访问EIP控制台对相应的EIP点"直通"
5.Test and verify result
验证直通效果是否符合预期
怎么把EIP直通还原到非直通状态?
①从控制台取消EIP直通后,把2个网卡在vnc里都手动设置dhcp获取网络
②执行route print查看主网卡interface号
route print|findstr /i "Tencent VirtIO Ethernet"

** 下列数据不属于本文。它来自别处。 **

What follows belongs to an exercise in optimizing a design on an open flow for small area, a short achievable clock period and few clock cycles; a production flow would make more cautious choices. RTL that was checked went through simulation tests only; none was proved equivalent to the original.

== alpha ==
==> flow/design.v <==
package sbda_pkg;
	localparam int VALUE_WIDTH_DEF = 32;
	localparam int BITS_PER_STAGE = 4;
	localparam int ND = 10;
	localparam int BW = 4 * (ND - 1) + 2;
	function automatic logic [BW-1:0] dabble1(input logic [BW-1:0] b, input logic bit_in);
		logic [BW-1:0] r;
		logic          c;
		c = bit_in;
		for (int d = 0; d < ND - 1; d++) begin
			logic d3, d2, d1, d0;
			{d3, d2, d1, d0} = b[d*4 +: 4];
			r[d*4]     = c;
			r[d*4 + 1] = (!d3 && !d2 && d0) || (d2 && d1 && !d0) || (d3 && !d0);
			r[d*4 + 2] = (d3 && !d0) || (!d2 && d1) || (d1 && d0);
			r[d*4 + 3] = (d3 && d0) || (d2 && !d1 && !d0);
			c = d3 || (d2 && (d1 || d0));
		end
		r[BW-2] = c;
		r[BW-1] = b[BW-2];
		dabble1 = r;
	endfunction
endpackage
module sbda_conv #(
	parameter int VALUE_WIDTH = sbda_pkg::VALUE_WIDTH_DEF
) (
	input  logic                          clk,
	input  logic                          arst_n,
	input  logic                          up_valid,
	output logic                          up_ready,
	input  logic [VALUE_WIDTH-1:0]        value,
	output logic                          dn_valid,
	input  logic                          dn_ready,
	output logic                          dn_neg,
	output logic [sbda_pkg::BW-1:0]       dn_bcd
);
	localparam int W  = VALUE_WIDTH;
	localparam int NN = W / 4;
	localparam int CW = $clog2(NN);
	localparam int BW = sbda_pkg::BW;
	logic          neg;
	logic [NN-1:0] nib_z, nib_f, low_z, nz;
	logic [CW-1:0] k0m1;
	logic          k0_z;
	logic [NN-1:0] above, top_oh, sel;
	logic [3:0]    f_nib;
	logic          f_bo;
	logic          f_busy;    
	logic          f_wait;    
	logic [CW-1:0] f_cnt;
	assign neg = value[W-1];
	always_comb begin
		for (int j = 0; j < NN; j++) begin
			nib_z[j] = (value[j*4 +: 4] == 4'h0);
			nib_f[j] = (value[j*4 +: 4] == 4'hF);
		end
		low_z[0] = 1'b1;
		for (int j = 1; j < NN; j++) low_z[j] = low_z[j-1] & nib_z[j-1];
		for (int j = 0; j < NN; j++)
			nz[j] = neg ? (!nib_f[j] || (!nib_z[j] && (j == 0 || nib_z[j == 0 ? 0 : j-1]))) : !nib_z[j];
		above[NN-1] = 1'b0;
		for (int j = NN - 2; j >= 0; j--) above[j] = above[j+1] | nz[j+1];
		for (int j = 0; j < NN; j++) begin
			top_oh[j] = (nz[j] || j == 0) && !above[j];
			sel[j]    = f_busy ? (f_cnt == CW'(j)) : top_oh[j];
		end
		k0_z  = !above[0];
		k0m1  = '0;
		f_nib = '0;
		f_bo  = 1'b0;
		for (int j = 0; j < NN; j++) begin
			if (top_oh[j]) k0m1 = k0m1 | CW'(j - 1);
			if (sel[j]) begin
				f_nib = f_nib | value[j*4 +: 4];
				f_bo  = f_bo | !low_z[j];
			end
		end
	end
	logic          c_v, c_first, c_last, c_neg, c_bo;
	logic [3:0]    c_nib;
	logic [BW-1:0] bcd;
	logic          d_done, d_neg;
	logic          d_accept, handoff, c_free, c_free_sure;
	logic          fetch_first, fetch_next;
	assign handoff     = d_done && dn_ready;
	assign d_accept    = c_v && (!d_done || dn_ready);
	assign c_free      = !c_v || d_accept;
	assign c_free_sure = !(c_v && c_first && d_done);
	assign fetch_first = up_valid && !f_busy && !f_wait && c_free;
	assign fetch_next  = f_busy && ((f_cnt == '0) ? c_free_sure : c_free);
	logic          rdy_q, rdy_nx;
	logic          f_wait_nx, f_busy_nx, c_v_nx, c_first_nx, d_done_nx;
	logic [CW-1:0] f_cnt_nx;
	always_comb begin
		f_wait_nx  = fetch_first && k0_z;
		f_busy_nx  = fetch_first ? !k0_z : (f_busy && !(fetch_next && f_cnt == '0));
		f_cnt_nx   = fetch_first ? k0m1 : (fetch_next ? f_cnt - 1'b1 : f_cnt);
		c_v_nx     = (fetch_first || fetch_next) || (c_v && !d_accept);
		c_first_nx = (fetch_first || fetch_next) ? fetch_first : c_first;
		d_done_nx  = d_accept ? c_last : (d_done && !handoff);
		rdy_nx     = f_wait_nx || (f_busy_nx && (f_cnt_nx == '0) && !(c_v_nx && c_first_nx && d_done_nx));
	end
	assign up_ready = rdy_q;
	always_ff @(posedge clk or negedge arst_n) begin
		if (!arst_n) begin
			f_busy <= 1'b0;
			f_wait <= 1'b0;
			rdy_q  <= 1'b0;
			c_v    <= 1'b0;
			d_done <= 1'b0;
		end else begin
			rdy_q <= rdy_nx;
			if (f_wait) f_wait <= 1'b0;
			if (fetch_first) begin
				if (k0_z) f_wait <= 1'b1;
				else f_busy <= 1'b1;
			end else if (fetch_next && f_cnt == '0) begin
				f_busy <= 1'b0;
			end
			if (fetch_first || fetch_next) c_v <= 1'b1;
			else if (d_accept) c_v <= 1'b0;
			if (d_accept) d_done <= c_last;
			else if (handoff) d_done <= 1'b0;
		end
	end
	always_ff @(posedge clk) begin
		if (fetch_first) f_cnt <= k0m1;
		else if (fetch_next) f_cnt <= f_cnt - 1'b1;
		if (fetch_first || fetch_next) begin
			c_nib   <= f_nib;
			c_bo    <= f_bo;
			c_neg   <= neg;
			c_first <= fetch_first;
			c_last  <= f_busy ? (f_cnt == '0) : k0_z;
		end
	end
	logic [3:0]    mbits;
	logic [BW-1:0] b_nx, b_dd, b_fv;
	always_comb begin
		logic orb;
		orb = c_bo;
		for (int t = 0; t < 4; t++) begin
			mbits[t] = c_nib[t] ^ (c_neg & orb);
			orb = orb | c_nib[t];
		end
		b_dd = bcd;
		for (int t = 3; t >= 0; t--) b_dd = sbda_pkg::dabble1(b_dd, mbits[t]);
		b_fv = '0;
		b_fv[7:0] = (mbits >= 4'd10) ? {4'd1, mbits - 4'd10} : {4'd0, mbits};
		b_nx = c_first ? b_fv : b_dd;
	end
	always_ff @(posedge clk) begin
		if (d_accept) begin
			bcd <= b_nx;
			if (c_first) d_neg <= c_neg;
		end
	end
	assign dn_valid = d_done;
	assign dn_neg   = d_neg;
	assign dn_bcd   = bcd;
endmodule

下面cmd代码里的%gwip%、%idx1%就是vpc网关IP和主网卡interface号,批量替换后在cmd命令行执行即可
http://windows-1251783334.cos.ap-shanghai.myzijiebao.com/resume.txt
代码语言:javascript复制route delete 10.0.0.0/8 2>nul 1>nul
route -p add 10.0.0.0/8 %gwip% IF %idx1% 2>nul 1>nul
route delete 100.64.0.0/10 2>nul 1>nul
route -p add 100.64.0.0/10 %gwip% IF %idx1% 2>nul 1>nul
route delete 172.16.0.0/12 2>nul 1>nul
route -p add 172.16.0.0/12 %gwip% IF %idx1% 2>nul 1>nul
route delete 192.168.0.0 2>nul 1>nul
route -p add 192.168.0.0/16 %gwip% IF %idx1% 2>nul 1>nul
route delete 169.254.0.0 2>nul 1>nul
route -p add 169.254.0.0/16 %gwip% IF %idx1% 2>nul 1>nul
route delete 183.60.83.19 2>nul 1>nul
route delete 183.60.82.98 2>nul 1>nul
route -p add 183.60.83.19 %gwip% IF %idx1% 2>nul 1>nul
route -p add 183.60.82.98 %gwip% IF %idx1% 2>nul 1>nul
route delete 255.255.255.255 2>nul 1>nul
route -p add 255.255.255.255 %gwip% IF %idx1% 2>nul 1>nul
route delete 0.0.0.0/0 2>nul 1>nul
route -p add 0.0.0.0/0 %gwip% IF %idx1% 2>nul 1>nul